Source: an optimization exercise on an open RTL-to-GDS flow (aim: small area, a short achievable clock period and few clock cycles). Production flows keep margins and buffers that such runs may drop.
Where RTL was checked, it was by simulation tests only, not by an equivalence proof against the original.
For run 9, only the layout was checked, not whether the RTL still works.
Power and IR drop assume default switching activity.

$ cat design/flow/design.v
module wisc_cache (
   input         clk,
   input         rst,
   input  [15:0] Addr,
   input  [15:0] DataIn,
   input         Rd,
   input         Wr,
   output [15:0] DataOut,
   output        Done,
   output        Stall,
   output        CacheHit,
   output        err,
   output [51:0] bank_addr,     
   output [63:0] bank_wdata,    
   output [3:0]  bank_we,       
   input  [63:0] bank_rdata     
);
   wire [15:0] M_addr, M_data_in, M_data_out;
   wire M_wr, M_rd, M_stall, M_err;
   wire [3:0] M_busy;
   mem_system #(1) cache0 (
      .DataOut(DataOut), .Done(Done), .Stall(Stall), .CacheHit(CacheHit), .err(err),
      .Addr(Addr), .DataIn(DataIn), .Rd(Rd), .Wr(Wr), .createdump(1'b0),
      .clk(clk), .rst(rst),
      .M_addr(M_addr), .M_data_in(M_data_in), .M_wr(M_wr), .M_rd(M_rd),
      .M_data_out(M_data_out), .M_stall(M_stall), .M_busy(M_busy), .err_mem(M_err));
   wisc_fbm mem (
      .clk(clk), .rst(rst), .addr(M_addr), .data_in(M_data_in), .wr(M_wr), .rd(M_rd),
      .data_out(M_data_out), .stall(M_stall), .busy(M_busy), .err(M_err),
      .bank_addr(bank_addr), .bank_wdata(bank_wdata), .bank_we(bank_we),
      .bank_rdata(bank_rdata));
endmodule
What follows belongs to an exercise in optimizing a design on an open flow for small area, a short achievable clock period and few clock cycles per item; a production flow would make more cautious choices.
The RTL was checked by simulation tests, not by an equivalence proof against the original design.
No driver is modelled on the clock port, so clocking that relies on it looks cheaper here than on a real chip.

==> ember <==
## skinny_top
module skinny_top (
    input               clock,
    input               reset,
    input               start,
    input [7:0]         input_plaintext,
    input [23:0]        input_tweakey,
    output              ready,
    output              done,
    output [127:0]      ciphertext
);
clock: 10.0 ns
lec_check: 0
cap_margin: 20
core_margin: 2
core_utilization: 55
cts_cluster_diameter: 120
cts_cluster_size: 24
slew_margin: 20
standard.sh (not shown) runs the stock make flow with config.mk's settings and CLKGATE_MAP_FILE= SYNTH_SCRIPT=/design/flow/synth_recipe.tcl, a recipe that flattens the netlist after the stock synthesis.
==> flow/flow/run.sh <==
#!/bin/bash
# Standard ORFS layout (the standard.sh), with the resizer asked to aim for
# a setup slack margin of 6.9 ns, so it works the critical paths harder.
set -euo pipefail
bash standard.sh SETUP_SLACK_MARGIN=6.9 POST_CTS_TCL=$PWD/flow/post_cts.tcl PRE_GLOBAL_ROUTE_TCL=$PWD/flow/pre_grt.tcl POST_GLOBAL_ROUTE_TCL=$PWD/flow/post_grt.tcl GRT_MARGIN=6.9 RECOVER_MARGIN=7.0 SETUP_MOVE_SEQUENCE=unbuffer,sizeup,swap 'BUFFER_PORTS_ARGS=-buffer_cell sky130_fd_sc_hd__buf_1' finish > standard_flow.log 2>&1
==> flow/flow/post_cts.tcl <==
set block [ord::get_db_block]
set root [$block findInst clkbuf_0_clock]
if { $root != "NULL" } {
  set in_net [[$root findITerm A] getNet]
  set out_net [[$root findITerm X] getNet]
  set loads {}
  foreach it [$out_net getITerms] {
    if { [$it getInst] != $root } { lappend loads $it }
  }
  if { [llength $loads] <= 4 } {
    foreach it $loads {
      $it disconnect
      $it connect $in_net
    }
    odb::dbInst_destroy $root
    odb::dbNet_destroy $out_net
    puts "post_cts: clock port now drives [llength $loads] clock buffers directly"
  } else {
    puts "post_cts: root buffer drives [llength $loads] cells, left in place"
  }
}
if { [info exists ::env(RECOVER_MARGIN)] } {
  estimate_parasitics -placement
  set_clock_uncertainty -setup $::env(RECOVER_MARGIN) [all_clocks]
  report_worst_slack -max
  report_design_area
  repair_timing -recover_power 100
  report_worst_slack -max
  report_design_area
  set_clock_uncertainty -setup 0 [all_clocks]
  detailed_placement
  check_placement -verbose
}
==> flow/flow/post_grt.tcl <==
# Take away the temporary setup uncertainty set by pre_grt.tcl.
if { [info exists ::env(GRT_MARGIN)] } {
  set_clock_uncertainty -setup 0 [all_clocks]
  report_worst_slack -max
  report_design_area
}
==> flow/flow/pre_grt.tcl <==
# Before global route: express the resizer's setup margin as a temporary
# clock uncertainty, so that the power-recovery step that follows the timing
# repair (RECOVER_POWER) keeps the same margin.  post_grt.tcl removes it.
if { [info exists ::env(GRT_MARGIN)] } {
  set ::env(SETUP_SLACK_MARGIN) 0
  set ::env(RECOVER_POWER) 100
  set_clock_uncertainty -setup $::env(GRT_MARGIN) [all_clocks]
  puts "pre_grt: setup uncertainty $::env(GRT_MARGIN) while repairing"
}
==> inputs of lagoon, as changes to ember <==
--- a/flow/design.v
+++ b/flow/design.v
@@ -8,57 +8,55 @@
     output              done,
     output [127:0]      ciphertext
 );
     reg [127:0] st;      
     reg  [383:0] tkv;
     wire [383:0] tk = tkv ^ 384'hb678464987a92670c949b0b67846c987a927708bf8897426564b13a9257a8bf8cb7426348fd99b70b26ae1cb7436648f;
     reg         loading;
-    reg [3:0]   lcnt;
     reg         busy;
-    reg [5:0]   rc;
+    reg [5:0]   rc;      
     reg         done_r;
     reg         ready_r;
     reg         idle_n;      
     wire last = (rc == 6'h0A);    
+    wire beat15 = (rc == 6'h00);
     assign ready      = ready_r;
     assign done       = done_r;
     assign ciphertext = st;
     reg loading_n, busy_n;
     always @(*) begin
         loading_n = loading;
         busy_n    = busy;
         if (loading) begin
-            if (lcnt == 4'd15) begin
+            if (beat15) begin
                 loading_n = 1'b0;
                 busy_n    = 1'b1;
             end
         end else if (busy) begin
             if (last)
                 busy_n = 1'b0;
         end else if (start) begin
             loading_n = 1'b1;
         end
     end
     always @(posedge clock or posedge reset) begin
         if (reset) begin
             loading <= 1'b0;
-            lcnt    <= 4'd0;
             busy    <= 1'b0;
             rc      <= 6'd0;
             done_r  <= 1'b0;
             ready_r <= 1'b0;
             idle_n  <= 1'b1;
         end else begin
             done_r  <= busy & last;
             loading <= loading_n;
             busy    <= busy_n;
             idle_n  <= ~busy_n;
             ready_r <= ~loading_n & ~busy_n;
-            lcnt    <= loading ? lcnt + 4'd1 : 4'd1;
-            rc      <= busy ? {rc[4:0], rc[5] ^ rc[4] ^ 1'b1} : 6'h01;
+            rc      <= (loading | busy) ? {rc[4:0], rc[5] ^ rc[4] ^ 1'b1} : 6'h09;
         end
     end
     wire [127:0] st_rnd = round(st, tk, rc);
     wire [383:0] tk_rnd = {tk_sched1(tk[383:256]), tk_sched2(tk[255:128]), tk_sched3(tk[127:0])};
     always @(posedge clock) begin
         st <= ({128{busy}} & st_rnd) | ({128{idle_n}} & {st[119:0], input_plaintext});
     end
==> flow/flow/run.sh (replaced) <==
#!/bin/bash
# Standard ORFS layout (the standard.sh), with the resizer asked to aim for
# a setup slack margin of 6.9 ns, so it works the critical paths harder.
set -euo pipefail
bash standard.sh SETUP_SLACK_MARGIN=6.9 POST_CTS_TCL=$PWD/flow/post_cts.tcl PRE_GLOBAL_ROUTE_TCL=$PWD/flow/pre_grt.tcl POST_GLOBAL_ROUTE_TCL=$PWD/flow/post_grt.tcl GRT_MARGIN=6.95 RECOVER_MARGIN=7.0 SETUP_MOVE_SEQUENCE=unbuffer,sizeup,swap 'BUFFER_PORTS_ARGS=-buffer_cell sky130_fd_sc_hd__buf_1' finish > standard_flow.log 2>&1
--- a/flow/config.mk
+++ b/flow/config.mk
@@ -6,8 +6,9 @@
 export NUM_CORES = 4
 export LEC_CHECK = 0
 export CAP_MARGIN = 20
 export CORE_MARGIN = 2
 export CORE_UTILIZATION = 55
 export CTS_CLUSTER_DIAMETER = 120
 export CTS_CLUSTER_SIZE = 24
+export PLACE_DENSITY = 0.75
 export SLEW_MARGIN = 20
==> qor summary <==
| item | lagoon | ember |
|---|---|---|
| Outcome | failed layout checks | complete, no violations |
| Violated checks | capacitance limit, slew limit | - |
| Met3 Track Usage GR | 3.33% | 3.16% |
| Clock period minus worst slack | 3030 ps | 3060 ps |
| Inverters | 7 | 8 |
| Synthesized-area fraction occupied by ao, oa, aoi and oai cells | 18.5% | 18.3% |
| Area share of the largest cell type after synthesis | 50.9% | 50.5% |
| Placed Instance Area | 0.0210 mm² | 0.0211 mm² |
| Core region area | 0.0363 mm² | 0.0364 mm² |
| Proportion of layout cells with a drive suffix above 1 | 14.3% | 11.2% |
| Worst clock skew | 17.7 ps | 19.2 ps |
| Number of register bits inferred by synthesis | 523 | 527 |
| Endpoint of the worst hold-timing path | tkv[328]$_DFF_P_ | tkv[332]$_DFF_P_ |
| Final core area utilization | 62.6% | 61.3% |
| Number of sequential cells in the layout | 523 | 527 |
| Fraction of area in clock buffers and inverters | 2.79% | 2.76% |
| Crit path largest cell delay | 450 ps | 480 ps |
| Overall die area | 0.0382 mm² | 0.0384 mm² |
| Transition time of the tightest slew-check pin | 1960 ps | 1170 ps |
| All-Layer GR Usage | 32.9% | 32.0% |
Testbench counts of ember, summed over its fixed seeds: cycles 27,656, items 384.
Testbench counts of lagoon, summed over its fixed seeds: cycles 27,656, items 384.

[re-timing with driven ports]
How much do the figures lean on ideal ports? The routed layouts below were timed once more, with nothing changed but the port constraints. Step 1, drivers: a clkbuf_16 drives clock and a buf_2 each remaining input, both assumed. Step 2 moves the port delays by t, midway between the first and last clock arrival at a register: inputs arrive t later, outputs are due t later. That takes back most of the time a late clock gives input paths. Three values: no drivers, after step 1, after step 2; two values: the first two.
run | t (ns) | setup slack, ns | clock arrival spread, ns | pins driven straight from the clock port
ember | 0.490 | 6.938 / 6.872 / 7.051 | 0.023 / 0.023 | 2
lagoon | 0.512 | 6.973 / 6.903 / 7.047 | 0.019 / 0.019 | 2
This design comes from an exercise in tuning for small area, a short achievable clock period and few clock cycles on the open sky130 flow, not from production work. At most, simulation tests tie the RTL to the original design; equivalence was not proved.

==> flow/design.v <==
module MPQ(
    input clk,
    input rst,
    input data_valid,
    input [7:0] data,
    input cmd_valid,
    input [2:0] cmd,
    input [7:0] index,
    input [7:0] value,
    output reg busy,
    output reg RAM_valid,
    output [7:0] RAM_A,
    output reg [7:0] RAM_D,
    output reg done
);
    function gt8;
        input [7:0] a, b;
        reg [7:0] g, ge;
        reg [3:0] g2, ge2;
        reg [1:0] g4, ge4;
        integer k;
        begin
            g  = a & ~b;
            ge = a | ~b;
            for (k = 0; k < 4; k = k + 1) begin
                g2[k]  = g[2*k+1] | (ge[2*k+1] & g[2*k]);
                ge2[k] = g[2*k+1] | (ge[2*k+1] & ge[2*k]);
            end
            for (k = 0; k < 2; k = k + 1) begin
                g4[k]  = g2[2*k+1] | (ge2[2*k+1] & g2[2*k]);
                ge4[k] = g2[2*k+1] | (ge2[2*k+1] & ge2[2*k]);
            end
            gt8 = g4[1] | (ge4[1] & g4[0]);
        end
    endfunction
    function [1:0] cmp8;
        input [7:0] a, b;
        reg [7:0] g, ge;
        reg [3:0] g2, ge2;
        reg [1:0] g4, ge4;
        integer k;
        begin
            g  = a & ~b;
            ge = a | ~b;
            for (k = 0; k < 4; k = k + 1) begin
                g2[k]  = g[2*k+1] | (ge[2*k+1] & g[2*k]);
                ge2[k] = g[2*k+1] | (ge[2*k+1] & ge[2*k]);
            end
            for (k = 0; k < 2; k = k + 1) begin
                g4[k]  = g2[2*k+1] | (ge2[2*k+1] & g2[2*k]);
                ge4[k] = g2[2*k+1] | (ge2[2*k+1] & ge2[2*k]);
            end
            cmp8 = {g4[1] | (ge4[1] & g4[0]), g4[1] | (ge4[1] & ge4[0])};
        end
    endfunction
    reg [7:0] A [1:15];
    reg [3:0] size;
    reg       started;
    reg       m_upd;    
    reg       m_sup;    
    reg       m_ins;    
    reg       m_ext;    
    reg       m_stA;    
    reg [1:0] bph;      
    reg       m_hp;     
    reg       m_sdn;    
    reg [3:0]  pos;     
    reg [7:0]  vv;      
    reg [3:0]  sz;
    wire [7:0] a1n;      
    reg [15:0] p;       
    integer j;
    wire accept = cmd_valid & ~busy & started & ~data_valid;
    reg [3:0] size_n;
    always @(*) begin
        if (data_valid | m_ins)
            size_n = size + 4'd1;
        else if (m_ext)
            size_n = size - 4'd1;
        else
            size_n = size;
    end
    reg  [3:0] wa;
    wire [4:0] wa2 = {1'b0, wa} + 5'd2;
    wire wr_acc  = accept & (cmd == 3'd4);
    wire wr_cont = RAM_valid & (wa2 <= {1'b0, size});
    always @(posedge clk or posedge rst) begin
        if (rst) begin
            size <= 4'd0;
            started <= 1'b0;
            m_upd <= 1'b0;
            m_sup <= 1'b0;
            m_ins <= 1'b0;
            m_ext <= 1'b0;
            m_stA <= 1'b0;
            bph <= 2'd0;
            m_hp <= 1'b0;
            m_sdn <= 1'b0;
            busy <= 1'b0;
            RAM_valid <= 1'b0;
            done <= 1'b0;
        end else begin
            size <= size_n;
            if (data_valid)
                started <= 1'b1;
            m_upd <= data_valid | (accept & ((cmd == 3'd2) | (cmd == 3'd3)));
            m_sup <= accept & ((cmd == 3'd2) | (cmd == 3'd3));
            m_ins <= accept & (cmd == 3'd3);
            m_ext <= accept & (cmd == 3'd1);
            m_stA <= accept & (cmd == 3'd0);
            bph <= m_stA ? 2'd1 : (bph == 2'd1) ? 2'd2 : (bph == 2'd2) ? 2'd3 : 2'd0;
            m_hp <= m_stA | (bph == 2'd1) | (bph == 2'd2);
            m_sdn <= (accept & ((cmd == 3'd0) | (cmd == 3'd1))) | m_stA |
                     (bph == 2'd1) | (bph == 2'd2);
            busy <= (accept & (cmd == 3'd0)) | m_stA | (bph == 2'd1) |
                    (wr_acc & (size_n > 4'd1)) | (wr_cont & (wa2 != {1'b0, size}));
            RAM_valid <= (wr_acc & (size_n != 4'd0)) | wr_cont;
            done <= (wr_acc & (size_n <= 4'd1)) | (wr_cont & (wa2 == {1'b0, size}));
        end
    end
    always @(posedge clk) begin
        vv <= data_valid ? data : value;
        pos <= data_valid ? size_n : (cmd == 3'd3) ? size_n + 4'd1 : index[3:0];
        if (accept & ((cmd == 3'd2) | (cmd == 3'd3)))
            sz <= 4'd0;
        else
            sz <= (accept & (cmd == 3'd1)) ? size_n - 4'd1 : size_n;
        wa <= wr_cont ? wa + 4'd1 : 4'd0;
        RAM_D <= wr_cont ? NV : a1n;
        if (wr_cont)
            p <= {p[14:0], 1'b0};
        else if (wr_acc)
            p <= 16'd1 << 2;
        else if (data_valid | (accept & ((cmd == 3'd2) | (cmd == 3'd3))))
            p <= 16'd1;
        else if (m_stA)
            p <= 16'd1 << 3;
        else if (bph == 2'd1)
            p <= 16'd1 << 2;
        else if (bph == 2'd2)
            p <= 16'd1 << 1;
        else
            p <= 16'd1 << size_n;
    end
    reg [7:0] NV;
    always @(*) begin
        NV = {8{p[0]}} & vv;
        for (j = 1; j <= 15; j = j + 1)
            NV = NV | ({8{p[j]}} & A[j]);
    end
    assign RAM_A = {4'd0, wa};
    reg        rs  [1:7];    
    reg        lv  [1:7];    
    reg [7:0]  mcv [1:7];    
    reg        root[1:7];
    reg        onc [1:15];   
    reg        go  [1:7];    
    reg [1:0]  cm  [1:7];    
    reg        fr  [1:7];    
    always @(*) begin
        fr[1] = m_sup & ((pos[3] & pos[2]) | (~pos[3] & pos[2] & pos[1]) | (~pos[3] & ~pos[2] & pos[1] & pos[0]));
        fr[2] = m_sup & ((pos[3:2] == 2'b10) & pos[1] | (pos[3:1] == 3'b010) & pos[0]);
        fr[3] = m_sup & ((pos[3:2] == 2'b11) & pos[1] | (pos[3:1] == 3'b011) & pos[0]);
        for (j = 4; j <= 7; j = j + 1)
            fr[j] = m_sup & (pos[3:1] == j) & pos[0];
        for (j = 1; j <= 7; j = j + 1) begin
            lv[j]  = (2*j <= sz);
            rs[j]  = ((2*j+1 <= sz) && gt8(A[2*j+1], A[2*j])) || fr[j];
            mcv[j] = rs[j] ? A[2*j+1] : A[2*j];
        end
        root[1] = m_ext | (m_hp & p[1]);
        root[2] = m_hp & p[2];
        root[3] = m_hp & p[3];
        for (j = 1; j <= 7; j = j + 1)
            cm[j] = cmp8(mcv[j], (j >= 4 && m_stA) ? A[j] : NV);
        onc[1]  = root[1];
        go[1]   = onc[1] & lv[1] & cm[1][1];
        onc[2]  = root[2] | (go[1] & ~rs[1]);
        go[2]   = onc[2] & lv[2] & cm[2][1];
        onc[3]  = root[3] | (go[1] & rs[1]);
        go[3]   = onc[3] & lv[3] & cm[3][1];
        for (j = 4; j <= 7; j = j + 1) begin
            root[j] = m_stA;
            onc[j]  = m_stA | (go[j/2] & (rs[j/2] == j[0]));
            go[j]   = onc[j] & lv[j] & cm[j][1];
        end
        for (j = 8; j <= 15; j = j + 1)
            onc[j] = go[j/2] & (rs[j/2] == j[0]);
    end
    reg        su [1:7];
    reg        m1, m2, m3;
    wire [3:0] a1 = {1'b0, pos[3:1]};
    wire [3:0] a2 = {2'b0, pos[3:2]};
    wire       a3 = pos[3];
    always @(*) begin
        su[1] = gt8(vv, A[1]);
        for (j = 2; j <= 7; j = j + 1)
            su[j] = ~cm[j/2][0];
        m1 = m_sup && (a1 != 4'd0) && su[a1];
        m2 = m1 && (a2 != 4'd0) && su[a2];
        m3 = m2 && a3 && su[1];
    end
    reg        en   [1:15];
    reg        upch [1:15];   
    reg        dnpa [1:15];   
    always @(*) begin
        for (j = 1; j <= 15; j = j + 1) begin
            upch[j] = (j <= 7) && m_sdn && onc[j] && go[j];
            dnpa[j] = (j > 1) && ((m_sup && ((pos == j && m1) || (a1 == j && m2) || (a2 == j && m3))) ||
                                  (j >= 8 && m_stA && onc[j]));
            en[j]   = (m_upd && (pos == j || (m1 && a1 == j) || (m2 && a2 == j) || (m3 && j == 1))) ||
                      (m_sdn && onc[j] && (j >= 8 || go[j] || !root[j] || (j == 1 && m_ext)));
        end
    end
    reg [7:0] an [1:15];      
    always @(*) begin
        for (j = 1; j <= 15; j = j + 1)
            an[j] = !en[j] ? A[j] : upch[j] ? mcv[j] : dnpa[j] ? A[j/2] : NV;
    end
    assign a1n = an[1];
    always @(posedge clk) begin
        for (j = 1; j <= 15; j = j + 1)
            A[j] <= an[j];
    end
endmodule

--------

*Instructions to follow*
With the line holding "if (data_valid)" as the first and the line holding "fr[1] = m_sup" as the last, set down that range of the entries above exactly, and nothing else.

*Exercise answer*
            if (data_valid)
                started <= 1'b1;
            m_upd <= data_valid | (accept & ((cmd == 3'd2) | (cmd == 3'd3)));
            m_sup <= accept & ((cmd == 3'd2) | (cmd == 3'd3));
            m_ins <= accept & (cmd == 3'd3);
            m_ext <= accept & (cmd == 3'd1);
            m_stA <= accept & (cmd == 3'd0);
            bph <= m_stA ? 2'd1 : (bph == 2'd1) ? 2'd2 : (bph == 2'd2) ? 2'd3 : 2'd0;
            m_hp <= m_stA | (bph == 2'd1) | (bph == 2'd2);
            m_sdn <= (accept & ((cmd == 3'd0) | (cmd == 3'd1))) | m_stA |
                     (bph == 2'd1) | (bph == 2'd2);
            busy <= (accept & (cmd == 3'd0)) | m_stA | (bph == 2'd1) |
                    (wr_acc & (size_n > 4'd1)) | (wr_cont & (wa2 != {1'b0, size}));
            RAM_valid <= (wr_acc & (size_n != 4'd0)) | wr_cont;
            done <= (wr_acc & (size_n <= 4'd1)) | (wr_cont & (wa2 == {1'b0, size}));
        end
    end
    always @(posedge clk) begin
        vv <= data_valid ? data : value;
        pos <= data_valid ? size_n : (cmd == 3'd3) ? size_n + 4'd1 : index[3:0];
        if (accept & ((cmd == 3'd2) | (cmd == 3'd3)))
            sz <= 4'd0;
        else
            sz <= (accept & (cmd == 3'd1)) ? size_n - 4'd1 : size_n;
        wa <= wr_cont ? wa + 4'd1 : 4'd0;
        RAM_D <= wr_cont ? NV : a1n;
        if (wr_cont)
            p <= {p[14:0], 1'b0};
        else if (wr_acc)
            p <= 16'd1 << 2;
        else if (data_valid | (accept & ((cmd == 3'd2) | (cmd == 3'd3))))
            p <= 16'd1;
        else if (m_stA)
            p <= 16'd1 << 3;
        else if (bph == 2'd1)
            p <= 16'd1 << 2;
        else if (bph == 2'd2)
            p <= 16'd1 << 1;
        else
            p <= 16'd1 << size_n;
    end
    reg [7:0] NV;
    always @(*) begin
        NV = {8{p[0]}} & vv;
        for (j = 1; j <= 15; j = j + 1)
            NV = NV | ({8{p[j]}} & A[j]);
    end
    assign RAM_A = {4'd0, wa};
    reg        rs  [1:7];    
    reg        lv  [1:7];    
    reg [7:0]  mcv [1:7];    
    reg        root[1:7];
    reg        onc [1:15];   
    reg        go  [1:7];    
    reg [1:0]  cm  [1:7];    
    reg        fr  [1:7];    
    always @(*) begin
        fr[1] = m_sup & ((pos[3] & pos[2]) | (~pos[3] & pos[2] & pos[1]) | (~pos[3] & ~pos[2] & pos[1] & pos[0]));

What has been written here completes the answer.